# DATASET
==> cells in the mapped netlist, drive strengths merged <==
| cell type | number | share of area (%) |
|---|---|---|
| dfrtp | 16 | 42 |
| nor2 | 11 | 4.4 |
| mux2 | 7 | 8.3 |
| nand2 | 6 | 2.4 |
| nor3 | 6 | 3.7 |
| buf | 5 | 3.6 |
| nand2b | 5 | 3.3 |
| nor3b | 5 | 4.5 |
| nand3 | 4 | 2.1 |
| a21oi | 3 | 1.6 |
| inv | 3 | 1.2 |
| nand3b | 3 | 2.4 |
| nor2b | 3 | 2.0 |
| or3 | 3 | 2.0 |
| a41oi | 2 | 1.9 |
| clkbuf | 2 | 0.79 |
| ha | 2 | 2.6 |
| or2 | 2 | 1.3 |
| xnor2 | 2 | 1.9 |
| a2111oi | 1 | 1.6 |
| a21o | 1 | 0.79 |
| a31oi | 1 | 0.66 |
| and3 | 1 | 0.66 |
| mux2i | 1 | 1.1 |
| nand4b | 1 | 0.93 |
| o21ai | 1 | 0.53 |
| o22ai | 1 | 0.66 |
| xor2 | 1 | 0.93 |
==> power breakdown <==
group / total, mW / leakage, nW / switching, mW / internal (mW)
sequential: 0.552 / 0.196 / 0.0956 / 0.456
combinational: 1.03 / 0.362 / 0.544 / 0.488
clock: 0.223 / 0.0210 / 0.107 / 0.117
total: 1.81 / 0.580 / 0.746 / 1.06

# YOUR GOAL
Take from the listing above each line in which the string "total" is found.

# RESPONSE BELOW
group / total, mW / leakage, nW / switching, mW / internal (mW)
total: 1.81 / 0.580 / 0.746 / 1.06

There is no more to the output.